Going through this; you can see in the definitions of MList that there is an uninitialised type alias inside the class. I am having a tough time comprehending it.
class MyClass{
type A
}
class AnotherClass
All of these compile
val a : MyClass {type A = String} = new MyClass(){type A = String} //Why should we use the keyword again. Why not MyClass {A= String}?
val a : MyClass = new MyClass() // What is the value (rather type) of A
val a : AnotherClass {type A = String} = null //There is no type A defined inside AnotherClass. How does it still compile?
I am pretty sure that I have it all wrong. Would like to be steered in the right direction. Thanks
What X = Y should mean? You need to specify whether it’s type, val, def or something else. There’s nothing stopping you from having a def A or val String:
class A {
val String = 5
def A = String
}
val A = new A
println(A.A) // prints 5
You can’t do new A if A can’t be statically resolved to a concrete type.
I didn’t know we could do this! Always thought that Int, String etc were keywords and that we cannot use them as variable name.

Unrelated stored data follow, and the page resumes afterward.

**src/design/slbc_pkg.sv**
```systemverilog
// Types, constants and helper functions of the status LED blink controller.
package slbc_pkg;

  localparam int LEDS_PER_STRIP = 16;
  localparam int ENTRIES        = 2 * LEDS_PER_STRIP;
  localparam int MAX_RESULTS    = 32;
  localparam int TICK_N         = (ENTRIES < MAX_RESULTS) ? ENTRIES : MAX_RESULTS;
  localparam int ADDR_W         = (ENTRIES > 1) ? $clog2(ENTRIES) : 1;
  localparam int LED_W          = (LEDS_PER_STRIP > 1) ? $clog2(LEDS_PER_STRIP) : 1;
  localparam int COLOR_W        = 24;
  localparam int LEDNUM_W       = 7;
  localparam int MODE_W         = 3;
  localparam int STATUS_W       = 3;
  localparam int CFG_IDX_W      = 2;

  typedef enum logic [MODE_W-1:0] {
    MODE_SET_STATUS   = 3'd0,
    MODE_SET_COLOR    = 3'd1,
    MODE_STRIP_COLOR  = 3'd2,
    MODE_STRIP_STATUS = 3'd3,
    MODE_TICK         = 3'd4
  } mode_e;

  typedef enum logic [STATUS_W-1:0] {
    ST_ERROR = 3'd0,
    ST_OK    = 3'd1,
    ST_DATA  = 3'd2,
    ST_LOAD  = 3'd3
  } status_e;

  typedef enum logic [CFG_IDX_W-1:0] {
    CFG_ERROR_COLOR = 2'd0,
    CFG_OK_COLOR    = 2'd1,
    CFG_DATA_COLOR  = 2'd2,
    CFG_LOAD_COLOR  = 2'd3
  } cfg_idx_e;

  typedef struct packed {
    logic [MODE_W-1:0]   mode;
    logic                strip;
    logic [LEDNUM_W-1:0] led_number;
    logic [STATUS_W-1:0] status;
    logic [COLOR_W-1:0]  color;
  } in_t;

  typedef struct packed {
    logic                out_strip;
    logic [LEDNUM_W-1:0] out_led;
    logic [COLOR_W-1:0]  wire_word;
    logic                last;
  } out_t;

  typedef struct packed {
    logic [COLOR_W-1:0] error_color;
    logic [COLOR_W-1:0] ok_color;
    logic [COLOR_W-1:0] data_color;
    logic [COLOR_W-1:0] load_color;
  } colors_t;

  typedef logic [LED_W-1:0] led_mod_tbl_t [2**LEDNUM_W];

  // Folds a raw LED number into the strip; evaluated once at elaboration.
  function automatic led_mod_tbl_t gen_led_mod_tbl();
    led_mod_tbl_t tbl;
    for (int i = 0; i < 2**LEDNUM_W; i++) begin
      tbl[i] = LED_W'(i % LEDS_PER_STRIP);
    end
    return tbl;
  endfunction

  localparam led_mod_tbl_t LED_MOD_TBL = gen_led_mod_tbl();

  function automatic logic [COLOR_W-1:0] status_color(colors_t c, logic [STATUS_W-1:0] st);
    logic [COLOR_W-1:0] col;
    unique case (st)
      ST_ERROR: col = c.error_color;
      ST_OK:    col = c.ok_color;
      ST_DATA:  col = c.data_color;
      ST_LOAD:  col = c.load_color;
      default:  col = '0;
    endcase
    return col;
  endfunction

  // RGB with red on top becomes green, red, blue in send order.
  function automatic logic [COLOR_W-1:0] to_wire(logic [COLOR_W-1:0] rgb);
    return {rgb[15:8], rgb[23:16], rgb[7:0]};
  endfunction

  function automatic logic [ADDR_W-1:0] slot_addr(logic strip, logic [LED_W-1:0] led);
    logic [ADDR_W-1:0] base;
    base = strip ? ADDR_W'(LEDS_PER_STRIP) : '0;
    return base + ADDR_W'(led);
  endfunction

endpackage

```
**src/design/slbc_ram.sv**
```systemverilog
// Generic single-port-write, single-port-read RAM with a registered read.
module slbc_ram #(
  parameter int WIDTH = 24,
  parameter int DEPTH = 32
) (
  input  logic                                     clk_i,
  input  logic                                     we_i,
  input  logic [((DEPTH > 1) ? $clog2(DEPTH) : 1)-1:0] waddr_i,
  input  logic [WIDTH-1:0]                         wdata_i,
  input  logic                                     re_i,
  input  logic [((DEPTH > 1) ? $clog2(DEPTH) : 1)-1:0] raddr_i,
  output logic [WIDTH-1:0]                         rdata_o
);

  logic [WIDTH-1:0] mem_q [DEPTH];
  logic [WIDTH-1:0] rdata_q;

  always_ff @(posedge clk_i) begin
    if (we_i) begin
      mem_q[waddr_i] <= wdata_i;
    end
    if (re_i) begin
      rdata_q <= mem_q[raddr_i];
    end
  end

  assign rdata_o = rdata_q;

endmodule

```
**src/design/slbc_regs.sv**
```systemverilog
// Configuration registers holding the status colors.
module slbc_regs (
  input  logic                            clk_i,
  input  logic                            rst_ni,
  input  logic                            cfg_valid_i,
  output logic                            cfg_ready_o,
  input  logic [slbc_pkg::CFG_IDX_W-1:0]  cfg_index_i,
  input  logic [slbc_pkg::COLOR_W-1:0]    cfg_data_i,
  output slbc_pkg::colors_t               colors_o
);
  import slbc_pkg::*;

  colors_t colors_q, colors_d;

  assign cfg_ready_o = 1'b1;

  always_comb begin
    colors_d = colors_q;
    if (cfg_valid_i) begin
      unique case (cfg_index_i)
        CFG_ERROR_COLOR: colors_d.error_color = cfg_data_i;
        CFG_OK_COLOR:    colors_d.ok_color    = cfg_data_i;
        CFG_DATA_COLOR:  colors_d.data_color  = cfg_data_i;
        CFG_LOAD_COLOR:  colors_d.load_color  = cfg_data_i;
        default:         colors_d = colors_q;
      endcase
    end
  end

  always_ff @(posedge clk_i or negedge rst_ni) begin
    if (!rst_ni) begin
      colors_q <= '0;
    end else begin
      colors_q <= colors_d;
    end
  end

  assign colors_o = colors_q;

endmodule

```
**src/design/slbc_seq.sv**
```systemverilog
// Command sequencer: color memories, sweeps over the LEDs and the output register.
module slbc_seq (
  input  logic              clk_i,
  input  logic              rst_ni,
  input  slbc_pkg::colors_t colors_i,
  input  logic              in_valid_i,
  output logic              in_stall_o,
  input  slbc_pkg::in_t     in_data_i,
  output logic              out_valid_o,
  input  logic              out_stall_i,
  output slbc_pkg::out_t    out_data_o
);
  import slbc_pkg::*;

  typedef enum logic [2:0] {
    S_IDLE  = 3'b001,
    S_WRITE = 3'b010,
    S_TICK  = 3'b100
  } state_e;

  state_e state_q, state_d;

  // Command context for single writes and strip sweeps.
  logic               cmd_strip_q, cmd_strip_d;
  logic [COLOR_W-1:0] cmd_color_q, cmd_color_d;
  logic [LED_W-1:0]   cnt_q, cnt_d;
  logic [LED_W-1:0]   end_q, end_d;

  // Tick sweep: read issue index and the entry whose read data is out.
  logic [ADDR_W-1:0]  tk_q, tk_d;
  logic               iss_done_q, iss_done_d;
  logic               rd_vld_q, rd_vld_d;
  logic [ADDR_W-1:0]  rd_idx_q;
  logic               rd_strip_q;
  logic [LED_W-1:0]   rd_led_q;
  logic               rd_last_q;

  logic [ENTRIES-1:0] svalid_q, svalid_d;
  logic [ENTRIES-1:0] pvalid_q, pvalid_d;

  logic               out_valid_q, out_valid_d;
  out_t               out_q, out_d;

  logic               out_free, step, issue, consume;
  logic [LED_W-1:0]   led_mod;
  logic [ADDR_W-1:0]  step_addr;
  logic               tk_strip, tk_last;
  logic [ADDR_W-1:0]  tk_off;
  logic [LED_W-1:0]   tk_led;
  logic               pend_we;
  logic [ADDR_W-1:0]  pend_waddr;
  logic [COLOR_W-1:0] s_rdata, p_rdata, pend_col, stdy_col, show_col;

  assign out_free   = !out_valid_q || !out_stall_i;
  assign in_stall_o = (state_q != S_IDLE);
  assign led_mod    = LED_MOD_TBL[in_data_i.led_number];

  assign step      = (state_q == S_WRITE) && out_free;
  assign step_addr = slot_addr(cmd_strip_q, cnt_q);

  // A read is issued when no entry waits or the entry ahead of it leaves in the same cycle.
  assign issue   = (state_q == S_TICK) && !iss_done_q && (!rd_vld_q || out_free);
  assign consume = rd_vld_q && out_free;

  assign tk_strip = (tk_q >= ADDR_W'(LEDS_PER_STRIP));
  assign tk_off   = tk_strip ? ADDR_W'(LEDS_PER_STRIP) : '0;
  assign tk_led   = LED_W'(tk_q - tk_off);
  assign tk_last  = (tk_q == ADDR_W'(TICK_N - 1));

  assign pend_we = (state_q == S_IDLE) && in_valid_i
                && (in_data_i.mode == MODE_SET_STATUS) && (in_data_i.status == ST_DATA);
  assign pend_waddr = slot_addr(in_data_i.strip, led_mod);

  slbc_ram #(
    .WIDTH (COLOR_W),
    .DEPTH (ENTRIES)
  ) u_steady_ram (
    .clk_i   (clk_i),
    .we_i    (step),
    .waddr_i (step_addr),
    .wdata_i (cmd_color_q),
    .re_i    (issue),
    .raddr_i (tk_q),
    .rdata_o (s_rdata)
  );

  slbc_ram #(
    .WIDTH (COLOR_W),
    .DEPTH (ENTRIES)
  ) u_pending_ram (
    .clk_i   (clk_i),
    .we_i    (pend_we),
    .waddr_i (pend_waddr),
    .wdata_i (colors_i.data_color),
    .re_i    (issue),
    .raddr_i (tk_q),
    .rdata_o (p_rdata)
  );

  // Entries never written read as black; a zero pending color means no blink.
  assign pend_col = pvalid_q[rd_idx_q] ? p_rdata : '0;
  assign stdy_col = svalid_q[rd_idx_q] ? s_rdata : '0;
  assign show_col = (pend_col != '0) ? pend_col : stdy_col;

  always_comb begin
    state_d     = state_q;
    cmd_strip_d = cmd_strip_q;
    cmd_color_d = cmd_color_q;
    cnt_d       = cnt_q;
    end_d       = end_q;
    tk_d        = tk_q;
    iss_done_d  = iss_done_q;
    svalid_d    = svalid_q;
    pvalid_d    = pvalid_q;

    unique case (state_q)
      S_IDLE: begin
        if (in_valid_i) begin
          cmd_strip_d = in_data_i.strip;
          cnt_d       = led_mod;
          end_d       = led_mod;
          unique case (in_data_i.mode)
            MODE_SET_STATUS: begin
              if ((in_data_i.status == ST_ERROR) || (in_data_i.status == ST_OK)
                  || (in_data_i.status == ST_LOAD)) begin
                cmd_color_d = status_color(colors_i, in_data_i.status);
                state_d     = S_WRITE;
              end else if (in_data_i.status == ST_DATA) begin
                pvalid_d[pend_waddr] = 1'b1;
              end
            end
            MODE_SET_COLOR: begin
              cmd_color_d = in_data_i.color;
              state_d     = S_WRITE;
            end
            MODE_STRIP_COLOR: begin
              cmd_color_d = in_data_i.color;
              cnt_d       = '0;
              end_d       = LED_W'(LEDS_PER_STRIP - 1);
              state_d     = S_WRITE;
            end
            MODE_STRIP_STATUS: begin
              cmd_color_d = status_color(colors_i, in_data_i.status);
              cnt_d       = '0;
              end_d       = LED_W'(LEDS_PER_STRIP - 1);
              state_d     = S_WRITE;
            end
            MODE_TICK: begin
              tk_d       = '0;
              iss_done_d = 1'b0;
              state_d    = S_TICK;
            end
            default: begin
              state_d = S_IDLE;
            end
          endcase
        end
      end
      S_WRITE: begin
        if (step) begin
          svalid_d[step_addr] = 1'b1;
          if (cnt_q == end_q) begin
            state_d = S_IDLE;
          end else begin
            cnt_d = cnt_q + 1'b1;
          end
        end
      end
      S_TICK: begin
        if (issue) begin
          tk_d = tk_q + 1'b1;
          if (tk_last) begin
            iss_done_d = 1'b1;
          end
        end
        if (consume) begin
          if (pend_col != '0) begin
            pvalid_d[rd_idx_q] = 1'b0;
          end
          if (rd_last_q) begin
            state_d = S_IDLE;
          end
        end
      end
      default: begin
        state_d = S_IDLE;
      end
    endcase
  end

  always_comb begin
    rd_vld_d = rd_vld_q;
    if (issue) begin
      rd_vld_d = 1'b1;
    end else if (consume) begin
      rd_vld_d = 1'b0;
    end
  end

  always_comb begin
    out_valid_d = out_valid_q;
    out_d       = out_q;
    if (step) begin
      out_valid_d     = 1'b1;
      out_d.out_strip = cmd_strip_q;
      out_d.out_led   = LEDNUM_W'(cnt_q);
      out_d.wire_word = to_wire(cmd_color_q);
      out_d.last      = (cnt_q == end_q);
    end else if (consume) begin
      out_valid_d     = 1'b1;
      out_d.out_strip = rd_strip_q;
      out_d.out_led   = LEDNUM_W'(rd_led_q);
      out_d.wire_word = to_wire(show_col);
      out_d.last      = rd_last_q;
    end else if (!out_stall_i) begin
      out_valid_d = 1'b0;
    end
  end

  always_ff @(posedge clk_i or negedge rst_ni) begin
    if (!rst_ni) begin
      state_q     <= S_IDLE;
      iss_done_q  <= 1'b0;
      rd_vld_q    <= 1'b0;
      svalid_q    <= '0;
      pvalid_q    <= '0;
      out_valid_q <= 1'b0;
    end else begin
      state_q     <= state_d;
      iss_done_q  <= iss_done_d;
      rd_vld_q    <= rd_vld_d;
      svalid_q    <= svalid_d;
      pvalid_q    <= pvalid_d;
      out_valid_q <= out_valid_d;
    end
  end

  always_ff @(posedge clk_i) begin
    cmd_strip_q <= cmd_strip_d;
    cmd_color_q <= cmd_color_d;
    cnt_q       <= cnt_d;
    end_q       <= end_d;
    tk_q        <= tk_d;
    out_q       <= out_d;
    if (issue) begin
      rd_idx_q   <= tk_q;
      rd_strip_q <= tk_strip;
      rd_led_q   <= tk_led;
      rd_last_q  <= tk_last;
    end
  end

  assign out_valid_o = out_valid_q;
  assign out_data_o  = out_q;

endmodule

```
**src/design/status_led_blink_controller_core.sv**
```systemverilog
// Top level of the status LED blink controller for two RGB LED strips.
//
// Commands enter on in_valid_i/in_stall_o with an in_t payload; one
// transaction is taken at an edge where in_valid_i is high and in_stall_o low.
// Each LED update leaves on out_valid_o/out_stall_i as an out_t transaction;
// the last update caused by a command carries last set.
// Status colors are written through cfg_valid_i/cfg_ready_o while idle; the
// user must keep to this, as the block does not enforce it. A single-LED
// command writes its result to the output register once that is free and is
// idle again in the same cycle; setting the data status only marks a pending
// blink, with no result. A strip command gives LEDS_PER_STRIP results and a
// tick, which sweeps both strips through the steady and pending color memories
// and their registered read, gives 32; each gives one per cycle while the
// receiver does not stall. A new command is taken as soon as the sweep has
// filled the output register, even while its last result still waits there.
// When the receiver stalls, the output register holds and the sweep pauses.
// Reset clears the status colors and the per-entry valid bits, so every LED
// reads black with no blink pending; no clearing pass is needed.
module status_led_blink_controller_core (
  input  logic                           clk_i,
  input  logic                           rst_ni,
  input  logic                           in_valid_i,
  output logic                           in_stall_o,
  input  slbc_pkg::in_t                  in_data_i,
  output logic                           out_valid_o,
  input  logic                           out_stall_i,
  output slbc_pkg::out_t                 out_data_o,
  input  logic                           cfg_valid_i,
  output logic                           cfg_ready_o,
  input  logic [slbc_pkg::CFG_IDX_W-1:0] cfg_index_i,
  input  logic [slbc_pkg::COLOR_W-1:0]   cfg_data_i
);
  import slbc_pkg::*;

  colors_t colors;

  slbc_regs u_regs (
    .clk_i       (clk_i),
    .rst_ni      (rst_ni),
    .cfg_valid_i (cfg_valid_i),
    .cfg_ready_o (cfg_ready_o),
    .cfg_index_i (cfg_index_i),
    .cfg_data_i  (cfg_data_i),
    .colors_o    (colors)
  );

  slbc_seq u_seq (
    .clk_i       (clk_i),
    .rst_ni      (rst_ni),
    .colors_i    (colors),
    .in_valid_i  (in_valid_i),
    .in_stall_o  (in_stall_o),
    .in_data_i   (in_data_i),
    .out_valid_o (out_valid_o),
    .out_stall_i (out_stall_i),
    .out_data_o  (out_data_o)
  );

endmodule

```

The more I code in Scala the more I realise that I don’t know shit.
And there is a mistake in this val a : A = new A() //What is the value (rather type) of A
I intended to write val a : MyClass = new MyClass() // What is the value (rather type) of A
Int and String are just type names. In fact it’s possible to have value and type of the same name in the same scope (and that’s often encountered):
class X // defined type named X
object X // defined value named X
val a : MyClass = new MyClass() // What is the value (rather type) of A
You can’t do new MyClass if MyClass is a trait or an abstract class. Non-abstract class can’t have an abstract type member. Thus every time you instantiate a class using new, all type members are concrete (non-abstract). This is very similar to generic type parameters.
Note that if you have:
abstract class MyClass {
type A
}
then following code doesn’t compile:
val x: MyClass = new MyClass { type A = String }
new x.A()
but this does:
val x = new MyClass { type A = String }
new x.A()
That’s because it’s equivalent to:
val x: MyClass { type A = String } = new MyClass { type A = String }
new x.A()
because refinements from anonymous classes go to inferred type.